◆ **YOUR TASK**
Retype all of the records shown beneath this task, exactly as they stand.

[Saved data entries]
........

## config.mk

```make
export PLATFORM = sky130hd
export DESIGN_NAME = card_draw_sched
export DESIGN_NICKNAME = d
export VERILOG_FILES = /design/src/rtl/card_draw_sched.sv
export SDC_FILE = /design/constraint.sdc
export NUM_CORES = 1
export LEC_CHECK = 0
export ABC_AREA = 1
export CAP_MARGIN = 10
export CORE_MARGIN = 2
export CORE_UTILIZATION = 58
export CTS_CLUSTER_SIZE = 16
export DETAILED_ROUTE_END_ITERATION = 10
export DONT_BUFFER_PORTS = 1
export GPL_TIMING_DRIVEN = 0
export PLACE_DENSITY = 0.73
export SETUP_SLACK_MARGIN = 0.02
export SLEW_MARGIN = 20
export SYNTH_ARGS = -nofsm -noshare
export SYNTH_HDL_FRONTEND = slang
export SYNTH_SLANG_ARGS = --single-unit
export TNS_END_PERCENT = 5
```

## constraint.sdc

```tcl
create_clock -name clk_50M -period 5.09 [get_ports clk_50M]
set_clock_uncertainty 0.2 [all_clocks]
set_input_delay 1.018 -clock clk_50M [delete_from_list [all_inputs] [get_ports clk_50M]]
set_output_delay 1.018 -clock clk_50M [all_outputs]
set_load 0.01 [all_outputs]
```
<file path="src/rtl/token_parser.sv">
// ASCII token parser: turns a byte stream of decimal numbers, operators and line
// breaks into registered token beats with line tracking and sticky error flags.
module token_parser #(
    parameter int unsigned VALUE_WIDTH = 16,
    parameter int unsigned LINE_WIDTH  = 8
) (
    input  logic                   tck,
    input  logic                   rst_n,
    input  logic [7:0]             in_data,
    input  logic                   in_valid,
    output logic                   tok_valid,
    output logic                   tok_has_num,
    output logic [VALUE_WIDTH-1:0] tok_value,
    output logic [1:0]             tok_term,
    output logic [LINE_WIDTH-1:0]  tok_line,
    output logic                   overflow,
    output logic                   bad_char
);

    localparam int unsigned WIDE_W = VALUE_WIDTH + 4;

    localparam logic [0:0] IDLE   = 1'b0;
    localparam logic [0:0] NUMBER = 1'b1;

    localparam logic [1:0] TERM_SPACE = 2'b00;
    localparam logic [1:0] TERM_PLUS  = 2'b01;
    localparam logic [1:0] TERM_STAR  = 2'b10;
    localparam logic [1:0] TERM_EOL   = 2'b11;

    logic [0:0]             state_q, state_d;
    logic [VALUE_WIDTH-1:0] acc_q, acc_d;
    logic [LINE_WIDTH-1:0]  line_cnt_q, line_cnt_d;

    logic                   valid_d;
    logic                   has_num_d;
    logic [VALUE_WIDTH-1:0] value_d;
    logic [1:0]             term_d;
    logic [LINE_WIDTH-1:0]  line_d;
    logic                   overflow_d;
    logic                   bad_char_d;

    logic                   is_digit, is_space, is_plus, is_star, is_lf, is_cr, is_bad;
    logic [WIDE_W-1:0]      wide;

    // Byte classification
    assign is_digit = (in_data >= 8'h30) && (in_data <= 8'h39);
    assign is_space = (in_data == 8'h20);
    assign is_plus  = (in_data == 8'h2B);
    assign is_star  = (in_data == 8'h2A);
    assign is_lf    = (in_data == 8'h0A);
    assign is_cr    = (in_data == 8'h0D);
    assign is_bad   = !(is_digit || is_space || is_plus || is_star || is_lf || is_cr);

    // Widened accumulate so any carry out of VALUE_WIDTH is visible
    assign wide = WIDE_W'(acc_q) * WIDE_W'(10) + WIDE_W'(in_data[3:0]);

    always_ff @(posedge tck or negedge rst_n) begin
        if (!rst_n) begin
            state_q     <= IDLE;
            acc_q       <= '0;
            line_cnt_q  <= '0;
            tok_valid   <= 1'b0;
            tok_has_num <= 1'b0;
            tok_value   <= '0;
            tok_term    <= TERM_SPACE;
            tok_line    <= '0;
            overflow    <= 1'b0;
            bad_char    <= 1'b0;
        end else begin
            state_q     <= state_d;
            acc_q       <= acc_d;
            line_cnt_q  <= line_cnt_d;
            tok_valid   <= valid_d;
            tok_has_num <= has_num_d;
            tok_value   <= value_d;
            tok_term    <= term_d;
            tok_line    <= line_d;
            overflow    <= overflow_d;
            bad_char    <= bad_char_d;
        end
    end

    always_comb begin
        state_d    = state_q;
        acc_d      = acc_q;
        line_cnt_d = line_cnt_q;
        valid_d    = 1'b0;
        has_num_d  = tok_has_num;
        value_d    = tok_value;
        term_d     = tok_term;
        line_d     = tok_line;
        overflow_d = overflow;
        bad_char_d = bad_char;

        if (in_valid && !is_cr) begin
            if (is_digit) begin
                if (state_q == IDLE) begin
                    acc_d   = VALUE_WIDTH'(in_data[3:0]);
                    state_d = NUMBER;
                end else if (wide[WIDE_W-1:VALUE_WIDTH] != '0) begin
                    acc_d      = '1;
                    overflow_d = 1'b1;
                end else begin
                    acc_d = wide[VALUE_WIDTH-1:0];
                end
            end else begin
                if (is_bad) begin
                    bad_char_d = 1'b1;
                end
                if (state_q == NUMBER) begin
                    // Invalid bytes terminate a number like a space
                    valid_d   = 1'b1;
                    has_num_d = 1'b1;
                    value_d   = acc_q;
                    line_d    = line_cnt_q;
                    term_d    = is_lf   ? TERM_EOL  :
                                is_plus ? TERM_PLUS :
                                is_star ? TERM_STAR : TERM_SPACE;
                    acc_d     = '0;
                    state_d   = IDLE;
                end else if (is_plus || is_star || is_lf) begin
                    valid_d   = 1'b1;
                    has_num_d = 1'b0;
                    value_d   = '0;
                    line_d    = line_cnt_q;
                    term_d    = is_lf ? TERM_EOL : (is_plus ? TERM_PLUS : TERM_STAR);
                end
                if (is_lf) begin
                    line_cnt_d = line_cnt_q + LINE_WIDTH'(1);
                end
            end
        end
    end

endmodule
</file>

........

◆ **YOUR RESPONSE**
## config.mk

```make
export PLATFORM = sky130hd
export DESIGN_NAME = card_draw_sched
export DESIGN_NICKNAME = d
export VERILOG_FILES = /design/src/rtl/card_draw_sched.sv
export SDC_FILE = /design/constraint.sdc
export NUM_CORES = 1
export LEC_CHECK = 0
export ABC_AREA = 1
export CAP_MARGIN = 10
export CORE_MARGIN = 2
export CORE_UTILIZATION = 58
export CTS_CLUSTER_SIZE = 16
export DETAILED_ROUTE_END_ITERATION = 10
export DONT_BUFFER_PORTS = 1
export GPL_TIMING_DRIVEN = 0
export PLACE_DENSITY = 0.73
export SETUP_SLACK_MARGIN = 0.02
export SLEW_MARGIN = 20
export SYNTH_ARGS = -nofsm -noshare
export SYNTH_HDL_FRONTEND = slang
export SYNTH_SLANG_ARGS = --single-unit
export TNS_END_PERCENT = 5
```

## constraint.sdc

```tcl
create_clock -name clk_50M -period 5.09 [get_ports clk_50M]
set_clock_uncertainty 0.2 [all_clocks]
set_input_delay 1.018 -clock clk_50M [delete_from_list [all_inputs] [get_ports clk_50M]]
set_output_delay 1.018 -clock clk_50M [all_outputs]
set_load 0.01 [all_outputs]
```
<file path="src/rtl/token_parser.sv">
// ASCII token parser: turns a byte stream of decimal numbers, operators and line
// breaks into registered token beats with line tracking and sticky error flags.
module token_parser #(
    parameter int unsigned VALUE_WIDTH = 16,
    parameter int unsigned LINE_WIDTH  = 8
) (
    input  logic                   tck,
    input  logic                   rst_n,
    input  logic [7:0]             in_data,
    input  logic                   in_valid,
    output logic                   tok_valid,
    output logic                   tok_has_num,
    output logic [VALUE_WIDTH-1:0] tok_value,
    output logic [1:0]             tok_term,
    output logic [LINE_WIDTH-1:0]  tok_line,
    output logic                   overflow,
    output logic                   bad_char
);

    localparam int unsigned WIDE_W = VALUE_WIDTH + 4;

    localparam logic [0:0] IDLE   = 1'b0;
    localparam logic [0:0] NUMBER = 1'b1;

    localparam logic [1:0] TERM_SPACE = 2'b00;
    localparam logic [1:0] TERM_PLUS  = 2'b01;
    localparam logic [1:0] TERM_STAR  = 2'b10;
    localparam logic [1:0] TERM_EOL   = 2'b11;

    logic [0:0]             state_q, state_d;
    logic [VALUE_WIDTH-1:0] acc_q, acc_d;
    logic [LINE_WIDTH-1:0]  line_cnt_q, line_cnt_d;

    logic                   valid_d;
    logic                   has_num_d;
    logic [VALUE_WIDTH-1:0] value_d;
    logic [1:0]             term_d;
    logic [LINE_WIDTH-1:0]  line_d;
    logic                   overflow_d;
    logic                   bad_char_d;

    logic                   is_digit, is_space, is_plus, is_star, is_lf, is_cr, is_bad;
    logic [WIDE_W-1:0]      wide;

    // Byte classification
    assign is_digit = (in_data >= 8'h30) && (in_data <= 8'h39);
    assign is_space = (in_data == 8'h20);
    assign is_plus  = (in_data == 8'h2B);
    assign is_star  = (in_data == 8'h2A);
    assign is_lf    = (in_data == 8'h0A);
    assign is_cr    = (in_data == 8'h0D);
    assign is_bad   = !(is_digit || is_space || is_plus || is_star || is_lf || is_cr);

    // Widened accumulate so any carry out of VALUE_WIDTH is visible
    assign wide = WIDE_W'(acc_q) * WIDE_W'(10) + WIDE_W'(in_data[3:0]);

    always_ff @(posedge tck or negedge rst_n) begin
        if (!rst_n) begin
            state_q     <= IDLE;
            acc_q       <= '0;
            line_cnt_q  <= '0;
            tok_valid   <= 1'b0;
            tok_has_num <= 1'b0;
            tok_value   <= '0;
            tok_term    <= TERM_SPACE;
            tok_line    <= '0;
            overflow    <= 1'b0;
            bad_char    <= 1'b0;
        end else begin
            state_q     <= state_d;
            acc_q       <= acc_d;
            line_cnt_q  <= line_cnt_d;
            tok_valid   <= valid_d;
            tok_has_num <= has_num_d;
            tok_value   <= value_d;
            tok_term    <= term_d;
            tok_line    <= line_d;
            overflow    <= overflow_d;
            bad_char    <= bad_char_d;
        end
    end

    always_comb begin
        state_d    = state_q;
        acc_d      = acc_q;
        line_cnt_d = line_cnt_q;
        valid_d    = 1'b0;
        has_num_d  = tok_has_num;
        value_d    = tok_value;
        term_d     = tok_term;
        line_d     = tok_line;
        overflow_d = overflow;
        bad_char_d = bad_char;

        if (in_valid && !is_cr) begin
            if (is_digit) begin
                if (state_q == IDLE) begin
                    acc_d   = VALUE_WIDTH'(in_data[3:0]);
                    state_d = NUMBER;
                end else if (wide[WIDE_W-1:VALUE_WIDTH] != '0) begin
                    acc_d      = '1;
                    overflow_d = 1'b1;
                end else begin
                    acc_d = wide[VALUE_WIDTH-1:0];
                end
            end else begin
                if (is_bad) begin
                    bad_char_d = 1'b1;
                end
                if (state_q == NUMBER) begin
                    // Invalid bytes terminate a number like a space
                    valid_d   = 1'b1;
                    has_num_d = 1'b1;
                    value_d   = acc_q;
                    line_d    = line_cnt_q;
                    term_d    = is_lf   ? TERM_EOL  :
                                is_plus ? TERM_PLUS :
                                is_star ? TERM_STAR : TERM_SPACE;
                    acc_d     = '0;
                    state_d   = IDLE;
                end else if (is_plus || is_star || is_lf) begin
                    valid_d   = 1'b1;
                    has_num_d = 1'b0;
                    value_d   = '0;
                    line_d    = line_cnt_q;
                    term_d    = is_lf ? TERM_EOL : (is_plus ? TERM_PLUS : TERM_STAR);
                end
                if (is_lf) begin
                    line_cnt_d = line_cnt_q + LINE_WIDTH'(1);
                end
            end
        end
    end

endmodule
</file>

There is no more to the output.